What the task requires = The records below are to be quoted in full; please keep every word exact.

━━━━━━

--- src/rtl/cond_flag_reg.sv ---
// Condition flag register {N,Z,C,V} with a LIFO save stack and a registered
// ARM-style condition evaluator.
module cond_flag_reg #(
    parameter int unsigned DEPTH = 4
) (
    input  logic       clk,
    input  logic       rst,
    input  logic [3:0] flag_in,
    input  logic       flag_we,
    input  logic       push,
    input  logic       pop,
    input  logic       cond_valid,
    input  logic [3:0] cond_code,
    input  logic       err_clr,
    output logic [3:0] flags_out,
    output logic       taken,
    output logic       taken_valid,
    output logic [4:0] depth,
    output logic       full,
    output logic       empty,
    output logic       err
);

    localparam int unsigned AW = $clog2(DEPTH);

    logic [3:0]    stack [DEPTH];
    logic [AW-1:0] wr_idx;
    logic [AW-1:0] rd_idx;
    logic          do_push;
    logic          do_pop;
    logic          err_ev;
    logic          cond_res;
    logic          n, z, c, v;

    assign full    = (depth == 5'(DEPTH));
    assign empty   = (depth == 5'd0);
    assign wr_idx  = depth[AW-1:0];
    assign rd_idx  = wr_idx - AW'(1);

    // Push and pop together cancel out and are never treated as an error.
    assign do_push = push & ~pop & ~full;
    assign do_pop  = pop & ~push & ~empty;
    assign err_ev  = (push & ~pop & full) | (pop & ~push & empty);

    assign {n, z, c, v} = flags_out;

    always_comb begin
        cond_res = 1'b0;
        case (cond_code)
            4'h0: cond_res = z;
            4'h1: cond_res = ~z;
            4'h2: cond_res = c;
            4'h3: cond_res = ~c;
            4'h4: cond_res = n;
            4'h5: cond_res = ~n;
            4'h6: cond_res = v;
            4'h7: cond_res = ~v;
            4'h8: cond_res = c & ~z;
            4'h9: cond_res = ~c | z;
            4'hA: cond_res = (n == v);
            4'hB: cond_res = (n != v);
            4'hC: cond_res = ~z & (n == v);
            4'hD: cond_res = z | (n != v);
            4'hE: cond_res = 1'b1;
            default: cond_res = 1'b0;
        endcase
    end

    // Stack storage is deliberately left out of reset.
    always_ff @(posedge clk) begin
        if (do_push) stack[wr_idx] <= flags_out;
    end

    always_ff @(posedge clk or posedge rst) begin
        if (rst) begin
            flags_out   <= '0;
            depth       <= '0;
            err         <= 1'b0;
            taken       <= 1'b0;
            taken_valid <= 1'b0;
        end else begin
            if (do_pop)       flags_out <= stack[rd_idx];
            else if (flag_we) flags_out <= flag_in;

            if (do_push)      depth <= depth + 5'd1;
            else if (do_pop)  depth <= depth - 5'd1;

            if (err_ev)       err <= 1'b1;
            else if (err_clr) err <= 1'b0;

            taken_valid <= cond_valid;
            if (cond_valid) taken <= cond_res;
        end
    end

endmodule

━━━━━━

Answer =
--- src/rtl/cond_flag_reg.sv ---
// Condition flag register {N,Z,C,V} with a LIFO save stack and a registered
// ARM-style condition evaluator.
module cond_flag_reg #(
    parameter int unsigned DEPTH = 4
) (
    input  logic       clk,
    input  logic       rst,
    input  logic [3:0] flag_in,
    input  logic       flag_we,
    input  logic       push,
    input  logic       pop,
    input  logic       cond_valid,
    input  logic [3:0] cond_code,
    input  logic       err_clr,
    output logic [3:0] flags_out,
    output logic       taken,
    output logic       taken_valid,
    output logic [4:0] depth,
    output logic       full,
    output logic       empty,
    output logic       err
);

    localparam int unsigned AW = $clog2(DEPTH);

    logic [3:0]    stack [DEPTH];
    logic [AW-1:0] wr_idx;
    logic [AW-1:0] rd_idx;
    logic          do_push;
    logic          do_pop;
    logic          err_ev;
    logic          cond_res;
    logic          n, z, c, v;

    assign full    = (depth == 5'(DEPTH));
    assign empty   = (depth == 5'd0);
    assign wr_idx  = depth[AW-1:0];
    assign rd_idx  = wr_idx - AW'(1);

    // Push and pop together cancel out and are never treated as an error.
    assign do_push = push & ~pop & ~full;
    assign do_pop  = pop & ~push & ~empty;
    assign err_ev  = (push & ~pop & full) | (pop & ~push & empty);

    assign {n, z, c, v} = flags_out;

    always_comb begin
        cond_res = 1'b0;
        case (cond_code)
            4'h0: cond_res = z;
            4'h1: cond_res = ~z;
            4'h2: cond_res = c;
            4'h3: cond_res = ~c;
            4'h4: cond_res = n;
            4'h5: cond_res = ~n;
            4'h6: cond_res = v;
            4'h7: cond_res = ~v;
            4'h8: cond_res = c & ~z;
            4'h9: cond_res = ~c | z;
            4'hA: cond_res = (n == v);
            4'hB: cond_res = (n != v);
            4'hC: cond_res = ~z & (n == v);
            4'hD: cond_res = z | (n != v);
            4'hE: cond_res = 1'b1;
            default: cond_res = 1'b0;
        endcase
    end

    // Stack storage is deliberately left out of reset.
    always_ff @(posedge clk) begin
        if (do_push) stack[wr_idx] <= flags_out;
    end

    always_ff @(posedge clk or posedge rst) begin
        if (rst) begin
            flags_out   <= '0;
            depth       <= '0;
            err         <= 1'b0;
            taken       <= 1'b0;
            taken_valid <= 1'b0;
        end else begin
            if (do_pop)       flags_out <= stack[rd_idx];
            else if (flag_we) flags_out <= flag_in;

            if (do_push)      depth <= depth + 5'd1;
            else if (do_pop)  depth <= depth - 5'd1;

            if (err_ev)       err <= 1'b1;
            else if (err_clr) err <= 1'b0;

            taken_valid <= cond_valid;
            if (cond_valid) taken <= cond_res;
        end
    end

endmodule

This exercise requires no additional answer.